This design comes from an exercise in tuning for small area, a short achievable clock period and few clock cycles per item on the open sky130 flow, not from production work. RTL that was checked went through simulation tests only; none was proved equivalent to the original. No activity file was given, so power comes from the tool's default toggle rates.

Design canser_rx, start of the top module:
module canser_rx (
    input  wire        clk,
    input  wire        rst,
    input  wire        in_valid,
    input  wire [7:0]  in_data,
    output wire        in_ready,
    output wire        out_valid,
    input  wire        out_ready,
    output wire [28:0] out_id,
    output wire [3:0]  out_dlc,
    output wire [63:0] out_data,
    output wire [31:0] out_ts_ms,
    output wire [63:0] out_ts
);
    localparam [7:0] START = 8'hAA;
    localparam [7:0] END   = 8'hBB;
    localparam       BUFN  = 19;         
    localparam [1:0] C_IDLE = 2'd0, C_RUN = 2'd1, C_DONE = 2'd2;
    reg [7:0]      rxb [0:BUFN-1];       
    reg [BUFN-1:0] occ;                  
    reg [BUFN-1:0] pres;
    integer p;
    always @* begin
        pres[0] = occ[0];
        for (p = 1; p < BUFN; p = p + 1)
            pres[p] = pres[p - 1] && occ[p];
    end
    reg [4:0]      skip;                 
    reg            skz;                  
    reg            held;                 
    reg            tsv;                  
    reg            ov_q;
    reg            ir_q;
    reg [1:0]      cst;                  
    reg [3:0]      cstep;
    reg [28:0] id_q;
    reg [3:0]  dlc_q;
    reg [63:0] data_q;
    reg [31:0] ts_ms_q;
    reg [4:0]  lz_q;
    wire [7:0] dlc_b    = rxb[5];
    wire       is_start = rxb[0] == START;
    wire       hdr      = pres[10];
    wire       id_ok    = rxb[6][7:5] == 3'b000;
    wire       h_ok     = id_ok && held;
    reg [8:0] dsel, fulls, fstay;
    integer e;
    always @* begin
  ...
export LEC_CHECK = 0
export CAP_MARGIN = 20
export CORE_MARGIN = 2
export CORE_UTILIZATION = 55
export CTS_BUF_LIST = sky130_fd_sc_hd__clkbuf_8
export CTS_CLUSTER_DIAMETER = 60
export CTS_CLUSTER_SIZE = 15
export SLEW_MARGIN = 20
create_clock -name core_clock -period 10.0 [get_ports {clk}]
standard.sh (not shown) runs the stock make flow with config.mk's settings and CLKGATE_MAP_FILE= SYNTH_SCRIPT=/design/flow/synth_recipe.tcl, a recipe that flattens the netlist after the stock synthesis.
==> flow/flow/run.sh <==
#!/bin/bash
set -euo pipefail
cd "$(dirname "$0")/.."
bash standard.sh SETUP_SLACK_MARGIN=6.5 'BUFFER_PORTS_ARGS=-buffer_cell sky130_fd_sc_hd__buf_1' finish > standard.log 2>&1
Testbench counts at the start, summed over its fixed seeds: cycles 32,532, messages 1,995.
•••••
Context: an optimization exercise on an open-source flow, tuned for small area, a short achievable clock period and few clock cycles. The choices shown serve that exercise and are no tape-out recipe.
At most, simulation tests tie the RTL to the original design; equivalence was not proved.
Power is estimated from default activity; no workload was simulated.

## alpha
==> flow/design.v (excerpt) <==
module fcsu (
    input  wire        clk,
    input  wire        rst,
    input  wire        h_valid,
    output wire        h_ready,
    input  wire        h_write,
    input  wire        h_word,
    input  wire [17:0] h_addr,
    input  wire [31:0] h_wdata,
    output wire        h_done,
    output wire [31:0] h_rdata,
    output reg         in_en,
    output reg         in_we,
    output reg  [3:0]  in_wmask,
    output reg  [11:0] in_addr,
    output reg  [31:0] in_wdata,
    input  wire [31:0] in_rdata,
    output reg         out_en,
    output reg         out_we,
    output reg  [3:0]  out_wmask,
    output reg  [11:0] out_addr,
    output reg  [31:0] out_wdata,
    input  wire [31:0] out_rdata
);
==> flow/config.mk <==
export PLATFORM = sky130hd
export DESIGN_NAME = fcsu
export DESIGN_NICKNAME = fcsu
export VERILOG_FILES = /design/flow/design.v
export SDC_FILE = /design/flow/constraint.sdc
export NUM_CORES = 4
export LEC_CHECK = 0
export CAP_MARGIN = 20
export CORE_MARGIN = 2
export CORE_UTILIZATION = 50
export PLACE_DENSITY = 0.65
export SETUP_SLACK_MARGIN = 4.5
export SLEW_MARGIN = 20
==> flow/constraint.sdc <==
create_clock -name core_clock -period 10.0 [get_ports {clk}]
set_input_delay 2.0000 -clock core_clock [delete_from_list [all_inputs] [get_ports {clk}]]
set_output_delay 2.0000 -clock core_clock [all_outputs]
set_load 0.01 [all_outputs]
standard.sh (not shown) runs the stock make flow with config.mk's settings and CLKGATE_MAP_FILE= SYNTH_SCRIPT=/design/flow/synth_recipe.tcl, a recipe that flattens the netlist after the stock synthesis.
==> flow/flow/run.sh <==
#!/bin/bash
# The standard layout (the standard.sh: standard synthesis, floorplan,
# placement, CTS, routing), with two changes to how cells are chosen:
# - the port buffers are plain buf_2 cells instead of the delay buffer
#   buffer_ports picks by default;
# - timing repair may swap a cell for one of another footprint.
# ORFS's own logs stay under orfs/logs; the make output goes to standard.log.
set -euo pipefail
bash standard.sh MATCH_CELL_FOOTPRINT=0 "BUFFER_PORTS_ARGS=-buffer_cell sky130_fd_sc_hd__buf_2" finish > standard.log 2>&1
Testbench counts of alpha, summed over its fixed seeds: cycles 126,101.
•••••
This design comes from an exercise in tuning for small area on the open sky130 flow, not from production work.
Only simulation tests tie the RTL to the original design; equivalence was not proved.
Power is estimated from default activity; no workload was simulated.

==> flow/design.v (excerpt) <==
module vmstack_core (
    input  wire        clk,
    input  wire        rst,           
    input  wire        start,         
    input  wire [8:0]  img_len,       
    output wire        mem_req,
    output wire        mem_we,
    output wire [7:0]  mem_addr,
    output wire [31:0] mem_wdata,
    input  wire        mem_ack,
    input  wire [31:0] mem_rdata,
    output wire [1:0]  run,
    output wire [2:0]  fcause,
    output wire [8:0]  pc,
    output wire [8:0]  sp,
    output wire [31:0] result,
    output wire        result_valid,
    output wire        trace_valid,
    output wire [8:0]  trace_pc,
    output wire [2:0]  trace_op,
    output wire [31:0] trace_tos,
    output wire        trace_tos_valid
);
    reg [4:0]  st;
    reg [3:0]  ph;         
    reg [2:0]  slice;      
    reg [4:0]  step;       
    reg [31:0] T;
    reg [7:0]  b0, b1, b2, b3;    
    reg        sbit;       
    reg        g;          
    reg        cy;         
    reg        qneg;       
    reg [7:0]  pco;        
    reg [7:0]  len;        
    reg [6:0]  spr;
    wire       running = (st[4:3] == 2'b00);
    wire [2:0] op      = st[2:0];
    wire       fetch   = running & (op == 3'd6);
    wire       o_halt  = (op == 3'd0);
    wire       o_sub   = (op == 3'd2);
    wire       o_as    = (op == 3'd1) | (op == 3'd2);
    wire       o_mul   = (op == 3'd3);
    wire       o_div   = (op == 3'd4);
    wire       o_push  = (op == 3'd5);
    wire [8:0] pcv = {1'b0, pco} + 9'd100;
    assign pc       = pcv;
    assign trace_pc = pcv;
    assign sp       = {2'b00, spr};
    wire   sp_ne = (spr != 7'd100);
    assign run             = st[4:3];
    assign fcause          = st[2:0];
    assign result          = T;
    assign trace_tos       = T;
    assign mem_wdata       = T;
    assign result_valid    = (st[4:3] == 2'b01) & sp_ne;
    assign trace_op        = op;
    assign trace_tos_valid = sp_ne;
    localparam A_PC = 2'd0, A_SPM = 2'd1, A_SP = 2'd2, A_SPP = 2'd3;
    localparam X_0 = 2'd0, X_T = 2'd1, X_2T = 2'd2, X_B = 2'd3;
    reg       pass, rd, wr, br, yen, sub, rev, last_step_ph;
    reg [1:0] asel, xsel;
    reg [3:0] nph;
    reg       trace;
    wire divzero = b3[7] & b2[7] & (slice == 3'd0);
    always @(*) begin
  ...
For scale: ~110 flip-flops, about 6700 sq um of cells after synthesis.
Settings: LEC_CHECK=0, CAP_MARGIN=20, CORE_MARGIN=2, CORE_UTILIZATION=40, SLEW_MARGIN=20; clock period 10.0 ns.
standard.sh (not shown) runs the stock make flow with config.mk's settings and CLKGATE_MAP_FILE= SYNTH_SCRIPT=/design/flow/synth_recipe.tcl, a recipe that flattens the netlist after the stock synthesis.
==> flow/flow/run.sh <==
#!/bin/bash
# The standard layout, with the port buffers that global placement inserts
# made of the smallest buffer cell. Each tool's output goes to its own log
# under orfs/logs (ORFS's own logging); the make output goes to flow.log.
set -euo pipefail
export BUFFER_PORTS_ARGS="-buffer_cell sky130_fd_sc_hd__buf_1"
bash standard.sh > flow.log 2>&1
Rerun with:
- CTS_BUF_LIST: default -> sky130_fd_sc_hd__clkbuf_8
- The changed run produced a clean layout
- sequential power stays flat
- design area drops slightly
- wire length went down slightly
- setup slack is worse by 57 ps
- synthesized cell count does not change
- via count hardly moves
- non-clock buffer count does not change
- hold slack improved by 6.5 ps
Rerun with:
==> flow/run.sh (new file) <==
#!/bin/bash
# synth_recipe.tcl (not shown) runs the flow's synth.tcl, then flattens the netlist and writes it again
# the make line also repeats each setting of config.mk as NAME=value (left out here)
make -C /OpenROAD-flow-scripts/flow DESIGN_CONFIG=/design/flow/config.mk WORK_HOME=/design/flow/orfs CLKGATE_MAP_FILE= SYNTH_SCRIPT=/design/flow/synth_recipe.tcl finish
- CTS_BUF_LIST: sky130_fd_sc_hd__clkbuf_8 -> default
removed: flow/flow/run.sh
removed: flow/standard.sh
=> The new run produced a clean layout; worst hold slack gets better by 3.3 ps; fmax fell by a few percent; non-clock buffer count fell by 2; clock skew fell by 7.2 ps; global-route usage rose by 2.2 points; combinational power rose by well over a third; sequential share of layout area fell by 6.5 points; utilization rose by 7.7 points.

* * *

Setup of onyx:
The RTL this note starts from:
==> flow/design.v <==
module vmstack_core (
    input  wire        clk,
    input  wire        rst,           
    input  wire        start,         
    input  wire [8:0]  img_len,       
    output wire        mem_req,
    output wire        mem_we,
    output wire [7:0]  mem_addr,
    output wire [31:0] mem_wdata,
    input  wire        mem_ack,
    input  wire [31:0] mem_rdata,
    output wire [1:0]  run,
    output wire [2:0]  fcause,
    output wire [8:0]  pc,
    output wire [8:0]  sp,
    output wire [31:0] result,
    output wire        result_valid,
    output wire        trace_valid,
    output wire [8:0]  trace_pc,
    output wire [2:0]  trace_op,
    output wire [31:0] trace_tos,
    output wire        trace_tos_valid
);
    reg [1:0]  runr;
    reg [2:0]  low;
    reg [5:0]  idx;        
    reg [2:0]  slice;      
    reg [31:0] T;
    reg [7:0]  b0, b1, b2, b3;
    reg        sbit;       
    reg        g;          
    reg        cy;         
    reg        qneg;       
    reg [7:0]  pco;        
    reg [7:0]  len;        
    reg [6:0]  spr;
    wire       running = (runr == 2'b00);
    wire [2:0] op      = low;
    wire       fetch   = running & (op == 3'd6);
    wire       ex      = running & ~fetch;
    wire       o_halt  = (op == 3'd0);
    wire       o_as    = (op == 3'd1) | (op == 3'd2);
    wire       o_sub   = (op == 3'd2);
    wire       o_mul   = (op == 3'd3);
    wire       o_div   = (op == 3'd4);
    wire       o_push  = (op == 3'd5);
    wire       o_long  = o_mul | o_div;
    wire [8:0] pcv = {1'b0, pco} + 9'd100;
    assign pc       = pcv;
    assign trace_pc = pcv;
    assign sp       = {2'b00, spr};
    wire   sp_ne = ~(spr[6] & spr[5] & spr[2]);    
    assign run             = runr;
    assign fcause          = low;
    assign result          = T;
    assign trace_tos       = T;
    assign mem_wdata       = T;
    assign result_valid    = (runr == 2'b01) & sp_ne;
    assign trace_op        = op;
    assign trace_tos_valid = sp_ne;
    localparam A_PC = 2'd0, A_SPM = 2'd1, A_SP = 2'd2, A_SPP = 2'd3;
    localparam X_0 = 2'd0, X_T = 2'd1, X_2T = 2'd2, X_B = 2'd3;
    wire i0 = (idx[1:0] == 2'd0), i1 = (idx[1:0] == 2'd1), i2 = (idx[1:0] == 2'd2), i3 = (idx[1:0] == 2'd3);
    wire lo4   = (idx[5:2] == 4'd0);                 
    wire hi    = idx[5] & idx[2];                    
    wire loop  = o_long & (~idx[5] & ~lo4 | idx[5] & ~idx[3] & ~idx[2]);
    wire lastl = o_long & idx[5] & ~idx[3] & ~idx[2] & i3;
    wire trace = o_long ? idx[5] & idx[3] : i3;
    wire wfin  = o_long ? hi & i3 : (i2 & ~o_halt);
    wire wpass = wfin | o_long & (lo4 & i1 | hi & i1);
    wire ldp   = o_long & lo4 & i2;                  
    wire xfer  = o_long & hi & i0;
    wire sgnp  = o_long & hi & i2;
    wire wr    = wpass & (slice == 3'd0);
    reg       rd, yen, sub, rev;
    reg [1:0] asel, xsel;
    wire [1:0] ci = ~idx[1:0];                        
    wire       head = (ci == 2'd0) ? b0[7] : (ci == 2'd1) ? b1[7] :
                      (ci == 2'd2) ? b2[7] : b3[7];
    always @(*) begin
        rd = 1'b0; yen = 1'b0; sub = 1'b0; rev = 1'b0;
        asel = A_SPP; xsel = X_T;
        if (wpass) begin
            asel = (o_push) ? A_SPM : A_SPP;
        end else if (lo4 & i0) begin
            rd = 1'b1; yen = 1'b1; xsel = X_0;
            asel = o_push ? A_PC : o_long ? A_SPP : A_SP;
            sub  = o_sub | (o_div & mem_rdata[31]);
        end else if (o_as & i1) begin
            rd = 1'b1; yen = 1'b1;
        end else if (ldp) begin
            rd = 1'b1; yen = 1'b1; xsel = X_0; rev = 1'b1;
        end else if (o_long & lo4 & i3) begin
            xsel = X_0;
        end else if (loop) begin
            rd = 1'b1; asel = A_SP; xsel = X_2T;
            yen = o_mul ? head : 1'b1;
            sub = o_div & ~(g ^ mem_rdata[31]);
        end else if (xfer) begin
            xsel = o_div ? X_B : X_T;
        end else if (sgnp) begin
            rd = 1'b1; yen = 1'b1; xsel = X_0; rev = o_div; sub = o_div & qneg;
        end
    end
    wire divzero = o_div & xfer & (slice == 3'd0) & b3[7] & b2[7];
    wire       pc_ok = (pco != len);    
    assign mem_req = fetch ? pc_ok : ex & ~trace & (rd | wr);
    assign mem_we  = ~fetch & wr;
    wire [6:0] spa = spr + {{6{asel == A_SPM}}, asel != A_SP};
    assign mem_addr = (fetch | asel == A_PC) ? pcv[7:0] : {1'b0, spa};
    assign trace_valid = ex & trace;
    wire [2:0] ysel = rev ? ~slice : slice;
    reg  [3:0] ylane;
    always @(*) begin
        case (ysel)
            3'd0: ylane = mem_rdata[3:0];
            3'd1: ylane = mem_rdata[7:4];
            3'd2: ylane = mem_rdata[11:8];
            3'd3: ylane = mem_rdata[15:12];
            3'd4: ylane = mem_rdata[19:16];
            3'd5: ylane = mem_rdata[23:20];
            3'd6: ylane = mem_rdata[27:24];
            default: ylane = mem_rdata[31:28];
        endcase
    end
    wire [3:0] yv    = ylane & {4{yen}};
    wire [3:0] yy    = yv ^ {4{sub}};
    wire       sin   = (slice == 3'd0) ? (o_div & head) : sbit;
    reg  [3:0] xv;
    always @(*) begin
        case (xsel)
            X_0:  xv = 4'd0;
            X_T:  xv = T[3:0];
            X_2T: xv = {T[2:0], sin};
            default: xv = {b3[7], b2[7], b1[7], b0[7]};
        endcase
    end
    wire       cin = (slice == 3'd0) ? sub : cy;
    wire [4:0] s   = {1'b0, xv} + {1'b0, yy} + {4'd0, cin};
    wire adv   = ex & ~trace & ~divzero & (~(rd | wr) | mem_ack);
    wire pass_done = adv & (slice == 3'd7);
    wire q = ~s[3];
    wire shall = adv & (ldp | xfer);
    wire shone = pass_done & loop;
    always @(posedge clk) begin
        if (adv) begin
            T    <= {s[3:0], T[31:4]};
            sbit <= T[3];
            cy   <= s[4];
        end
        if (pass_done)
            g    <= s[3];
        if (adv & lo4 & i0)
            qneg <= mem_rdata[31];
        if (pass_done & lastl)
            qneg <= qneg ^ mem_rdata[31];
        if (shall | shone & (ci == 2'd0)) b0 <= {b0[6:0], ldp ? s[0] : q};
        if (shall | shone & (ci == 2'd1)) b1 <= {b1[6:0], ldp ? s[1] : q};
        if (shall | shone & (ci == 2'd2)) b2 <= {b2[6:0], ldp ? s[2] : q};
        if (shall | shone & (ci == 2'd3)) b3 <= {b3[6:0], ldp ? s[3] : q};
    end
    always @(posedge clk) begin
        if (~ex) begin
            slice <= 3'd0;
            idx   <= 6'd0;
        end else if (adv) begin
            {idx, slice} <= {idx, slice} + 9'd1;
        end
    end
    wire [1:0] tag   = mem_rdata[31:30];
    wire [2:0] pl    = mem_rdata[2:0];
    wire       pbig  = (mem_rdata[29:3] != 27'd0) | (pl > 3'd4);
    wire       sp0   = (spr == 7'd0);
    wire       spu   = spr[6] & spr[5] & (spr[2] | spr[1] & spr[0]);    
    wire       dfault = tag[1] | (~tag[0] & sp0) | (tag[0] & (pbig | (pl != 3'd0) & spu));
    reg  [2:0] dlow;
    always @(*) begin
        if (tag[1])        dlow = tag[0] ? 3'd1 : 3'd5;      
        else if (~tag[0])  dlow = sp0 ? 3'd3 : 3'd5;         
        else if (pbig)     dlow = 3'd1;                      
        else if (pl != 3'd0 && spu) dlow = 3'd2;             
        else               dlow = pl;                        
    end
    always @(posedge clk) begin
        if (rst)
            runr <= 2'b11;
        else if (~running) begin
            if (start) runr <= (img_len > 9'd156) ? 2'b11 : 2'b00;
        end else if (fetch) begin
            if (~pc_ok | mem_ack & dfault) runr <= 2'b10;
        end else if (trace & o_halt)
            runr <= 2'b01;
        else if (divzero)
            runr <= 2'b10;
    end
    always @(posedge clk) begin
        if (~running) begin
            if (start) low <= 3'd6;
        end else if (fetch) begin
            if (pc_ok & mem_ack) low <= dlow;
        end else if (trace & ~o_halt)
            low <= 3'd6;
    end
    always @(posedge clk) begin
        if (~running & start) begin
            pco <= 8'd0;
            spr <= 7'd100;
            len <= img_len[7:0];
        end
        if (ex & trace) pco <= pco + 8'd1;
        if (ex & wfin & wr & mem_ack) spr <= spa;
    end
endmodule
•••••
WORK ORDER: Wherever the word "produced" appears in the data, return the whole line.

YOUR SOLUTION:
- The changed run produced a clean layout
=> The new run produced a clean layout; worst hold slack gets better by 3.3 ps; fmax fell by a few percent; non-clock buffer count fell by 2; clock skew fell by 7.2 ps; global-route usage rose by 2.2 points; combinational power rose by well over a third; sequential share of layout area fell by 6.5 points; utilization rose by 7.7 points.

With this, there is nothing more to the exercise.